Over the past 10 years, companies like Softimage have taken aim at the gaming industry because of its steady growth and its hunger for cutting-edge 3D animation tools. To produce the types of sophisticated games people have come to expect these days, game developers are in need of a number of third-party tools ranging from audio systems that make a computer-generated scene sound like the real thing, to artificial intelligence "engines" that drive the behaviour and tendencies of characters and objects onscreen.

"Building a game engine from scratch can take a long time, and developers just don't have the luxury of doing that any more," says Paul Kruszewski, chief technology officer with Engenuity, a Montreal-based middleware developer. "On a technology level, this industry is about risk management.

"But it's unlikely that developers would risk three months of development time and money for something that might not work when they can just buy a [third-party] solution."

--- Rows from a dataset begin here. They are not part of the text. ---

==> inputs of trial 35 <==
Design top, start of the top module:
module top (
    input  logic        clk,
    input  logic        reset,
    input  logic [31:0] instr,
    output logic [31:0] result
);
clock: 181.0 ns
lec_check: 0
cap_margin: 20
cell_pad_in_sites_global_placement: 0
core_margin: 2
core_utilization: 58
cts_cluster_diameter: 28
max_routing_layer: met5
place_density_lb_addon: 0.07
slew_margin: 20
run.sh (not shown) runs the stock make flow with config.mk's settings and CLKGATE_MAP_FILE=.
==> build 84 (differences from trial 35) <==
- ABC_AREA: default -> 1
- CELL_PAD_IN_SITES_DETAIL_PLACEMENT: default -> 1
- CELL_PAD_IN_SITES_GLOBAL_PLACEMENT: 0 -> default
- CORE_UTILIZATION: 58 -> 40
- CTS_CLUSTER_DIAMETER: 28 -> default
- GPL_TIMING_DRIVEN: default -> 0
- HOLD_SLACK_MARGIN: default -> 0.2
- MAX_ROUTING_LAYER: met5 -> default
- PLACE_DENSITY_LB_ADDON: 0.07 -> default
- SETUP_SLACK_MARGIN: default -> 5.0
==> flow/constraint.sdc (replaced) <==
create_clock -name core_clock -period 250.0 [get_ports {clk}]
set_input_delay 50.0000 -clock core_clock [delete_from_list [all_inputs] [get_ports {clk}]]
set_output_delay 50.0000 -clock core_clock [all_outputs]
set_load 0.01 [all_outputs]
==> Slide: Implementation Results <==
Run Summary

Logic synthesis
  – Adder-Cell Fraction of Synth Area: 17.3%
  – Ys cells: 17.9k
  – Dominant combinational family: simple AND/OR/NAND/NOR gates

Status
  – Status: finished clean

Placement
  – Dpl hpwl: 404 mm
the above is filed under build 84

==> Slide: Implementation Results <==
Implementation Results

Status
  – Last stage: global routing (5_1_grt)
  – Status: aborted with a tool error
  – First Err: [ERROR GRT-0116] Global routing finished with congestion. Check the congestion regions in the DRC Viewer.

Placement
  – Dpl hpwl: 366 mm
the above is filed under trial 35


* * *

==> inputs of job 2009 <==
==> flow/design.v <==
module instruction_decoder (
    input  logic [31:0] instr,
    output logic is_set_height,
    output logic is_set_weight,
    output logic is_calc_bmi,
    output logic is_calc_bmr,
    output logic [31:25] funct7,  
    output logic [31:20] imm,  
    output logic [24:20] rs2,    
    output logic [19:15] rs1,   
    output logic [11:7] rd  
);
    logic [6:0] opcode;
    assign opcode = instr[6:0];
    logic [14:12] w_h;
    assign w_h = instr[14:12];
    assign is_set_height = (opcode == 7'b0001011) & (w_h == 3'b000);
    assign is_set_weight = (opcode == 7'b0001011) & (w_h == 3'b001);
    assign is_calc_bmi   = (opcode == 7'b0001101);
    assign is_calc_bmr   = (opcode == 7'b0001110);
    assign imm = instr[31:20];
    assign rd = instr[11:7];
    assign rs2 = instr[24:20];
    assign rs1 = instr[19:15];
    assign funct7 = (is_calc_bmr)?instr[31:25]:7'b0;
endmodule
module memory (
    input  logic        clk,
    input  logic        reset,
    input  logic        we_height,
    input  logic        we_weight,
    input  logic [4:0]  user_index,
    input  logic [31:0] data_in,
    output logic [31:0] height_out,
    output logic [31:0] weight_out
);
    reg [31:0] mem_height [0:31];
    reg [31:0] mem_weight [0:31];
    always @(posedge clk or posedge reset) begin
         if (reset) begin
           for (int i = 0; i < 32; i++) begin
                mem_height[i] <= 32'd0;     
                mem_weight[i] <= 32'd0;      
            end
        end else begin
            if (we_height) mem_height[user_index] <= data_in;
            if (we_weight) mem_weight[user_index] <= data_in;
        end
    end
    assign height_out = mem_height[user_index];
    assign weight_out = mem_weight[user_index];
endmodule
module alu (
    input logic is_calc_bmi,
    input logic is_calc_bmr,
    input logic [31:0] height,   
    input logic [31:0] weight,   
    input logic [6:0] funct7,    
    output logic [31:0] result
);
    logic [31:0] bmi;
    logic [31:0] bmr;
    logic [31:0] height_mm;
    logic [31:0] height_m2;
    logic [31:0] weight_x10000;  
    logic [5:0] age;
    logic gender;  
    assign gender = funct7[6];
    assign age = funct7[5:0];
    always@(*)begin
        height_mm = height * 10;  
        height_m2 = (height_mm * height_mm) / 10000;  
        weight_x10000 = weight * 10000;
        bmi = 0;
        bmr = 0;
        if (is_calc_bmi) begin
            if (height_m2 != 0)
                bmi = weight_x10000 / height_m2;   
            else
                bmi = 0;
            result = bmi;
        end
        else if (is_calc_bmr) begin
            bmr = (10 * weight) + (625 * height / 100) - (5 * age);
            if (gender)
                bmr = bmr + 5;
            else
                bmr = bmr - 161;
            result = bmr;
        end
        else begin
            result = 0;   
        end
    end
endmodule
module top (
    input  logic        clk,
    input  logic        reset,
    input  logic [31:0] instr,
    output logic [31:0] result
);
    logic is_set_height;
    logic is_set_weight;
    logic is_calc_bmi;
    logic is_calc_bmr;
    logic [31:25] gender_age;
    logic [31:20] imm;  
    logic [24:20] rs2;    
    logic [19:15] rs1;   
    logic [11:7] rd;  
    logic [31:0] height_out;
    logic [31:0] weight_out;
    logic [31:0] alu_result;
    logic [4:0]  user_index;
    instruction_decoder u_decoder(.instr(instr),
        .is_set_height(is_set_height),
        .is_set_weight(is_set_weight),
        .is_calc_bmi(is_calc_bmi),
        .is_calc_bmr(is_calc_bmr),
        .funct7(gender_age),  
        .imm(imm),  
        .rs2(rs2),    
        .rs1(rs1),   
        .rd(rd)  
        );
    logic [31:0] imm_extended;
    assign imm_extended = {{20{imm[31]}}, imm};  
    assign user_index = (is_set_height | is_set_weight) ? rd : rs1;
    memory user_memory(.clk(clk),
        .reset(reset),
        .we_height(is_set_height),
        .we_weight(is_set_weight),
        .user_index(user_index),
        .data_in(imm_extended),
        .height_out(height_out),
        .weight_out(weight_out));
    alu health_alu (
        .is_calc_bmi(is_calc_bmi),
        .is_calc_bmr(is_calc_bmr),
        .height(height_out),
        .weight(weight_out),
        .funct7(gender_age),
        .result(alu_result)
    );
    always @(posedge clk or posedge reset) begin
        if (reset)
            result <= 32'd0;
        else
            result <= alu_result;
    end
endmodule
==> flow/run.sh <==
#!/bin/bash
# the make line also repeats each setting of config.mk as NAME=value (left out here)
make -C /OpenROAD-flow-scripts/flow DESIGN_CONFIG=/design/flow/config.mk WORK_HOME=/design/flow/orfs CLKGATE_MAP_FILE= finish
==> flow/config.mk <==
export PLATFORM = sky130hd
export DESIGN_NAME = top
export DESIGN_NICKNAME = top
export VERILOG_FILES = /design/flow/design.v
export SDC_FILE = /design/flow/constraint.sdc
export NUM_CORES = 4
export LEC_CHECK = 0
export CAP_MARGIN = 20
export CORE_MARGIN = 2
export CORE_UTILIZATION = 68
export CTS_CLUSTER_DIAMETER = 221
export HOLD_SLACK_MARGIN = -0.09
export SETUP_SLACK_MARGIN = 5.0
export SLEW_MARGIN = 20
==> flow/constraint.sdc <==
create_clock -name core_clock -period 191.0 [get_ports {clk}]
set_input_delay 38.2000 -clock core_clock [delete_from_list [all_inputs] [get_ports {clk}]]
set_output_delay 38.2000 -clock core_clock [all_outputs]
set_load 0.01 [all_outputs]
==> job 5819 (differences from job 2009) <==
Settings changed: CELL_PAD_IN_SITES_GLOBAL_PLACEMENT set to 0, CORE_UTILIZATION 68 to 43, CTS_CLUSTER_DIAMETER 221 to 399, HOLD_SLACK_MARGIN -0.09 to unset, MAX_ROUTING_LAYER set to met5, PLACE_DENSITY_LB_ADDON set to 0.07, SETUP_SLACK_MARGIN 5.0 to unset.
==> flow/constraint.sdc (replaced) <==
create_clock -name core_clock -period 143.0 [get_ports {clk}]
set_input_delay 28.6000 -clock core_clock [delete_from_list [all_inputs] [get_ports {clk}]]
set_output_delay 28.6000 -clock core_clock [all_outputs]
set_load 0.01 [all_outputs]
==> job 6410 (differences from job 2009) <==
Settings changed: CORE_UTILIZATION 68 to 59, CTS_CLUSTER_DIAMETER 221 to unset, HOLD_SLACK_MARGIN -0.09 to unset, SETUP_SLACK_MARGIN 5.0 to unset.
==> flow/constraint.sdc (replaced) <==
create_clock -name core_clock -period 240.0 [get_ports {clk}]
set_input_delay 48.0000 -clock core_clock [delete_from_list [all_inputs] [get_ports {clk}]]
set_output_delay 48.0000 -clock core_clock [all_outputs]
set_load 0.01 [all_outputs]
==> notes <==
Job 5819 completed and failed the layout checks on negative setup slack. Job 2009 aborted during global routing (5_1_grt) (GRT-0232). Job 6410 finished clean.
In job 5819 the die size is larger than in job 6410, by about 37%.
In synthesized cell count, job 6410 and job 5819 do not differ.
Against job 5819, the first-iteration DRC count of job 6410 is larger by 25%.
Of job 6410 and job 5819, job 5819 has the higher cell area (gap about 27%, measured against job 5819).
Of job 6410 and job 5819, job 5819 has the higher count of clock-buffer cells in the layout (gap 10).
Between job 5819 and job 6410, the lower utilization is in job 5819 (gap 0.14 points).
In job 5819 the worst hold slack is lower than in job 6410, by 0.00071 ns.
In job 6410 the register-to-register slack is higher than in job 5819, by 72 ns.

Alberta-born Kruszewski oversaw the creation of A.I. Implant, for example, a program that specializes in generating scenes with large crowds, or urban environments with lots of street and pedestrian traffic. Games modeled after the Grand Theft Auto series, or even action titles with settings in urban locales, are examples of what A.I. Implant is designed to do.

The program took about five years of research and was nine months in development, but it was all done in Canada. It's already attracting attention – the engine is used in the upcoming game Stranglehold (scheduled for release in August), featuring Asian action star Chow Yun Fat.

Screenshot from Grand Theft Auto: San Andreas Screenshot from Grand Theft Auto: San Andreas

Canadian industry builds critical mass

Kruszewski notes with so many development studios setting up shop in Canada, it acts as a magnet for game-development expertise. The middleware side benefits because of all the talented people looking to break into the industry.

Denis Dyack, co-founder and president of St. Catharines, Ont.-based game developer Silicon Knights, agrees. Dyack and his staff chose an audio tool called Wwise that was developed in Montreal by a small local firm, Audiokinetic, to help put together the musical score for its upcoming game Too Human.

Dyack says he was sold after he saw it in action at a conference for game developers earlier this year.

"AudioKinetic has created a tool set that removes much of the technical stresses and limitations our audio designers and musicians encounter when scoring a game, allowing them to focus more on creativity."

New platforms, new challenges

The challenge for developers today lies in understanding what the limits are for the new generation of game consoles, Sony's PlayStation 3, Microsoft's Xbox 360 and Nintendo's Wii.

Autodesk knows this first-hand. The software developer has been a mainstay in the gaming space as part of its Media and Entertainment Division through its two Canadian offices in Toronto and Montreal. The company's development tools have been used in popular Canadian-made titles such as Need for Speed: Most Wanted, developed by Electronic Arts' studio in B.C., and Rainbow Six: Vegas, developed by Ubisoft in Montreal.

"The new consoles have put an enormous burden on game developers, so they're looking for a more integrated set of technology to help them get over that hump," says Sébastien Lavier, senior product manager at Autodesk's Media and Entertainment division.

"We have an agreement with Ubisoft where one of our employees provides on-site support on a daily basis, so that the staff there won't run into any major problems with our tools."

That sort of intimate helping hand may just be a microcosm for the flourishing homegrown collaborations that are helping to grow the gaming industry on the middleware side.

And as games become more complex, it bodes well for Canada's increasing role as a supplier of the cutting-edge software and expertise that give video games their "wow" factor and appeal.

"Canadian companies have always been a worldwide contributor, so the more of us get involved in the industry, the better it is for the country," Dyack says.